8/10
Excellent Korean drama from Old Boy director
30 July 2005
After a general moratorium on film exports, JSA was amongst the first few Korean films to appear in west, to be associated with the emerging Korean 'New Wave' cinema. It was also one of the most successful and expensive films made in the country at the time, and as such was director Chan-Wook Park's breakthrough film. Park has since gone on to direct such cult items as Oldboy, in which he combines a sure sense of staging with a visual, kinetic flamboyance all of his own. A compelling and moving work in its own right, JSA makes something haunting and memorable out of a situation which, in outline, could easily have proved propagandist and dull.

It takes place entirely at the Panmunjom, the Korea DMZ peace village where North and South Koreans face off under the terms of 50-year-old treaty, glaring at each other across a thin stretch of ground, huddled over spyglasses and rifle barrels, or staring each other down across a borderline. The bitter division of the country provides a frequent background to much of its cinema just as, in its way, the spectre of past nuclear destruction has haunted that of the Japanese. But there is a difference. Japanese cinema often shows the dangerous unity of clan, kin or country in the face of crisis. In Korean cinema, brothers are often divided whilst, around them, a fractured society threatens and fights itself. Sometimes the violent resolution of the country's famous stand off promises mutually assured destruction, as is presented symbolically at the climax of Attack The Gas Station! (1999). In other films it can appear as part of an action thriller (Shiri), or as the basis of a recent war film (Taegukgi, 2004), and so on. In the more profound JSA, national division provides a starting point for an examination of the human condition, as soldiers on either side of the line discover what it is to establish warm, normal interaction - even at terrible cost.

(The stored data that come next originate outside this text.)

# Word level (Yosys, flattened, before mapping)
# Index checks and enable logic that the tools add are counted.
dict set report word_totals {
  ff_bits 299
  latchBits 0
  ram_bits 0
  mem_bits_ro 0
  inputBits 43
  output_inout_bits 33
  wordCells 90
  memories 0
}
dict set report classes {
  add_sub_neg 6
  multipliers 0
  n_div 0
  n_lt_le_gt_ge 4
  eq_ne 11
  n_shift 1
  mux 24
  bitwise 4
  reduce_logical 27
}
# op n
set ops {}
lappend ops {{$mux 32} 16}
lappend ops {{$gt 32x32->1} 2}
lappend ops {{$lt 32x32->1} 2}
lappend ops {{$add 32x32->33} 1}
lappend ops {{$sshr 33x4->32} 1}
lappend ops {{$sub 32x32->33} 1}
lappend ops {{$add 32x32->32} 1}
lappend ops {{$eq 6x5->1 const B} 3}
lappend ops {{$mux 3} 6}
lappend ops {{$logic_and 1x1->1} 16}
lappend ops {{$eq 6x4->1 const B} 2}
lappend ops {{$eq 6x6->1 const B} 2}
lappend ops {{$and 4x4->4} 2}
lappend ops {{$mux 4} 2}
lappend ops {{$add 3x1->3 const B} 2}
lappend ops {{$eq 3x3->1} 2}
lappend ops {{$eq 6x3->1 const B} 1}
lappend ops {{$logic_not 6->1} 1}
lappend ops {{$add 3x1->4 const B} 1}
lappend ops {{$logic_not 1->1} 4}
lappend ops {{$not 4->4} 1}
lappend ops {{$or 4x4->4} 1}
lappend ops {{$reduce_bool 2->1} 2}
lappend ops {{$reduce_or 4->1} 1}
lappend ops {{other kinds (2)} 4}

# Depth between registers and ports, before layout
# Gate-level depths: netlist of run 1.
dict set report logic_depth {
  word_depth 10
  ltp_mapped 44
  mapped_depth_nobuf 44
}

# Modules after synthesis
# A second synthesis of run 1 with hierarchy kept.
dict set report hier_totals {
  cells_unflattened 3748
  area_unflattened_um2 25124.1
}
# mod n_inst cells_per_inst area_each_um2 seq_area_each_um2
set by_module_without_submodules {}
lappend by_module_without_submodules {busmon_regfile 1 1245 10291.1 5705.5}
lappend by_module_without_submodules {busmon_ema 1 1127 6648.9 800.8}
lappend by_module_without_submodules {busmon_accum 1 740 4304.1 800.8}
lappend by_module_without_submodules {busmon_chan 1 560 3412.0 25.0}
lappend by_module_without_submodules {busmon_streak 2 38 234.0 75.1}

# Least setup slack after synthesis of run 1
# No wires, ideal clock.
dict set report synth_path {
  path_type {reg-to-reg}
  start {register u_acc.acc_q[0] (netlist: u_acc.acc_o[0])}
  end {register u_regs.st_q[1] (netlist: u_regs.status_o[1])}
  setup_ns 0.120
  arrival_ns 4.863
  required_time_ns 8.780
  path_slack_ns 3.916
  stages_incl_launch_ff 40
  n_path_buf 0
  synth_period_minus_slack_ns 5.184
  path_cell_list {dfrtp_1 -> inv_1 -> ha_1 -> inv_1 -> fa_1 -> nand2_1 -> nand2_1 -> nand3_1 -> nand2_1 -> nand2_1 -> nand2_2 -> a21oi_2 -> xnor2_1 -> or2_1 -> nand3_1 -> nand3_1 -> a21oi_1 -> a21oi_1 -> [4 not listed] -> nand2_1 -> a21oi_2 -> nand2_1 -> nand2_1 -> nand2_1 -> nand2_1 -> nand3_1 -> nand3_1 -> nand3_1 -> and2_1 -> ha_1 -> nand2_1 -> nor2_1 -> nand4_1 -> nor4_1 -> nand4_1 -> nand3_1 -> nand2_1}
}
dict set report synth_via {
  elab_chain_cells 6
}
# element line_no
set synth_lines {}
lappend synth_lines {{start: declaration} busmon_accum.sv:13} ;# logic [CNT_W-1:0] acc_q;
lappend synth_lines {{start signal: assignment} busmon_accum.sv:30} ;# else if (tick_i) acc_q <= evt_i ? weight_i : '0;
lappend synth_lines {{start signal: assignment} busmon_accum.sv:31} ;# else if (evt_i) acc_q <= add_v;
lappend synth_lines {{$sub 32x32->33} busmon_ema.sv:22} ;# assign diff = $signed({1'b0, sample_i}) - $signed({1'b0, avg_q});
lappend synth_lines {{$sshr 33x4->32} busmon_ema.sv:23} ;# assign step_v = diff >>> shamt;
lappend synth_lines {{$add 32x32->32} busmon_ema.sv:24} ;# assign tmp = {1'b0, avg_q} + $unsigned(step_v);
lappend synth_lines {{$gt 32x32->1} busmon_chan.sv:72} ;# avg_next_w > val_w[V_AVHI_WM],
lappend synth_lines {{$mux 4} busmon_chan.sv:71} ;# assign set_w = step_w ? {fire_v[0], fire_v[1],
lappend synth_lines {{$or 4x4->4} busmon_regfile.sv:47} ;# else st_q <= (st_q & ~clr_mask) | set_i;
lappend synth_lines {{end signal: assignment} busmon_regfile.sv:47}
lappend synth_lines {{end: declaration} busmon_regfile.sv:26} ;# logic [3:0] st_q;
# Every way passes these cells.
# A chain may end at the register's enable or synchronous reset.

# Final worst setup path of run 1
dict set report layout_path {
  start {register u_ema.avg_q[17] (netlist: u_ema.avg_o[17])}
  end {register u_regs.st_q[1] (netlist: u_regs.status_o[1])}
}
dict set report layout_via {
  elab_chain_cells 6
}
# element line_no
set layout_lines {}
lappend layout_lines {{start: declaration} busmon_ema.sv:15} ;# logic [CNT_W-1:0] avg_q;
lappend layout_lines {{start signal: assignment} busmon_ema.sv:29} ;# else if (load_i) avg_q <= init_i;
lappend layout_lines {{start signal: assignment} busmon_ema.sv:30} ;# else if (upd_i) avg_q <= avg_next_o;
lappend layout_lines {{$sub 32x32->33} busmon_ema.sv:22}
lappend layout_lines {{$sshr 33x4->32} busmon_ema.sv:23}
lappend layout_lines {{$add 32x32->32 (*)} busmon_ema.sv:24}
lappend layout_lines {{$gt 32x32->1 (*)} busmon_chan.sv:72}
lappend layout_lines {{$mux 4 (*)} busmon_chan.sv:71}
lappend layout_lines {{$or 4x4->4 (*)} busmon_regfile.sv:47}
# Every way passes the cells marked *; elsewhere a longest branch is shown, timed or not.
--- src/rtl/dcs_pkg.sv ---
package dcs_pkg;
  localparam int unsigned SR_W     = 8;
  localparam int unsigned BUS_W    = 32;
  localparam int unsigned CS_W     = 3;
  localparam int unsigned FLAG_W   = 4;
  localparam int unsigned DC_BIT   = 0;
  localparam int unsigned CS_LO    = 1;
  localparam int unsigned FLAG_LO  = CS_LO + CS_W;

  typedef enum logic [1:0] {
    CLS_ALU  = 2'b00,
    CLS_MUL  = 2'b01,
    CLS_MOVE = 2'b10,
    CLS_CPU  = 2'b11
  } op_class_e;

  typedef enum logic [CS_W-1:0] {
    SEL_CARRY = 3'b000,
    SEL_NEG   = 3'b001,
    SEL_ZERO  = 3'b010,
    SEL_OVF   = 3'b011,
    SEL_GT    = 3'b100,
    SEL_GE    = 3'b101
  } cond_sel_e;

  typedef struct packed {
    logic gt;
    logic ovf;
    logic neg;
    logic zero;
  } flags_t;
endpackage

--- src/rtl/dcs_cond_select.sv ---
module dcs_cond_select
  import dcs_pkg::*;
(
  input  logic [CS_W-1:0] cs_i,
  input  logic            carry_i,
  input  logic            neg_i,
  input  logic            zero_i,
  input  logic            ovf_i,
  output flags_t          flags_o,
  output logic            dc_o
);
  logic ge;
  assign ge = ~(neg_i ^ ovf_i);

  always_comb begin
    flags_o.zero = zero_i;
    flags_o.neg  = neg_i;
    flags_o.ovf  = ovf_i;
    flags_o.gt   = ge & ~zero_i;
  end

  always_comb begin
    unique case (cs_i)
      SEL_CARRY: dc_o = carry_i;
      SEL_NEG:   dc_o = neg_i;
      SEL_ZERO:  dc_o = zero_i;
      SEL_OVF:   dc_o = ovf_i;
      SEL_GT:    dc_o = ge & ~zero_i;
      SEL_GE:    dc_o = ge;
      default:   dc_o = 1'b0;  // reserved codes
    endcase
  end
endmodule

--- src/rtl/dcs_update_ctrl.sv ---
module dcs_update_ctrl
  import dcs_pkg::*;
(
  input  logic       op_valid_i,
  input  logic [1:0] op_class_i,
  input  logic       op_cond_i,
  output logic       upd_o
);
  // only unconditional ALU-class operations touch the flags
  assign upd_o = op_valid_i & ~op_cond_i & (op_class_i == CLS_ALU);
endmodule

--- src/rtl/dcs_wb_gate.sv ---
module dcs_wb_gate (
  input  logic op_cond_i,
  input  logic op_if_true_i,
  input  logic dc_i,
  output logic wb_en_o
);
  assign wb_en_o = op_cond_i ? ~(op_if_true_i ^ dc_i) : 1'b1;
endmodule

--- src/rtl/dsp_cond_status.sv ---
module dsp_cond_status
  import dcs_pkg::*;
(
  input  logic             clk_i,
  input  logic             rst_ni,
  input  logic             op_valid_i,
  input  logic [1:0]       op_class_i,
  input  logic             op_cond_i,
  input  logic             op_if_true_i,
  input  logic             res_carry_i,
  input  logic             res_neg_i,
  input  logic             res_zero_i,
  input  logic             res_ovf_i,
  input  logic             sr_wr_i,
  input  logic [BUS_W-1:0] sr_wdata_i,
  output logic [BUS_W-1:0] sr_rdata_o,
  output logic             wb_en_o
);
  localparam int unsigned PAD_W = BUS_W - SR_W;

  logic [SR_W-1:0]  sr_q;
  logic [CS_W-1:0]  cs_q;
  logic             dc_q;
  flags_t           new_flags;
  logic             new_dc;
  logic             upd;

  assign cs_q = sr_q[CS_LO +: CS_W];
  assign dc_q = sr_q[DC_BIT];

  dcs_cond_select u_sel (
    .cs_i    (cs_q),
    .carry_i (res_carry_i),
    .neg_i   (res_neg_i),
    .zero_i  (res_zero_i),
    .ovf_i   (res_ovf_i),
    .flags_o (new_flags),
    .dc_o    (new_dc)
  );

  dcs_update_ctrl u_upd (
    .op_valid_i (op_valid_i),
    .op_class_i (op_class_i),
    .op_cond_i  (op_cond_i),
    .upd_o      (upd)
  );

  dcs_wb_gate u_wb (
    .op_cond_i    (op_cond_i),
    .op_if_true_i (op_if_true_i),
    .dc_i         (dc_q),
    .wb_en_o      (wb_en_o)
  );

  always_ff @(posedge clk_i or negedge rst_ni) begin
    if (!rst_ni)       sr_q <= '0;
    else if (sr_wr_i)  sr_q <= sr_wdata_i[SR_W-1:0];  // load wins over update
    else if (upd)      sr_q <= {new_flags, cs_q, new_dc};
  end

  assign sr_rdata_o = {{PAD_W{1'b0}}, sr_q};

  assert_sr_load_R9: assert property (@(posedge clk_i) disable iff (!rst_ni)
    sr_wr_i |=> sr_rdata_o[SR_W-1:0] == $past(sr_wdata_i[SR_W-1:0]));

  assert_hold_other_R6: assert property (@(posedge clk_i) disable iff (!rst_ni)
    (!sr_wr_i && op_valid_i && op_class_i != CLS_ALU) |=> $stable(sr_rdata_o));

  assert_hold_cond_R7: assert property (@(posedge clk_i) disable iff (!rst_ni)
    (!sr_wr_i && op_cond_i) |=> $stable(sr_rdata_o));

  assert_reserved_dc_R5: assert property (@(posedge clk_i) disable iff (!rst_ni)
    (!sr_wr_i && op_valid_i && !op_cond_i && op_class_i == CLS_ALU && cs_q[2:1] == 2'b11)
    |=> sr_rdata_o[DC_BIT] == 1'b0);

  assert_cs_kept_R3: assert property (@(posedge clk_i) disable iff (!rst_ni)
    !sr_wr_i |=> $stable(sr_rdata_o[CS_LO +: CS_W]));

  assert_wb_uncond_R8: assert property (@(posedge clk_i) disable iff (!rst_ni)
    !op_cond_i |-> wb_en_o);
endmodule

"There are two kinds of people in this world - Commie bastards and the Commie bastards' enemies" says a South Korean officer to the Swiss investigator Major Sophie Jean (Yeong-ae Lee) at the start of Park's film. Jean works for the Neutral Nations Supervisory Commission. Previously her superior has warned her that her real job is not to investigate, "who, but why," and that "the outcome is less important than the procedure." But as Jean delves deeper into recent events with an insistence born of her own family history, revelations prove Rashmon-like, proving that the truth is by no means black and white. In fact the opening scenes, containing the harsh protocols for her work, are the least satisfying of the film. (A fact exacerbated by the poor spoken English of actress Lee and the woodenness of her Swedish companion). It is only once the viewer enters the experience of the soldiers - a process gradually revealed through a number of sometimes-gnomic flashbacks - that JSA becomes interesting.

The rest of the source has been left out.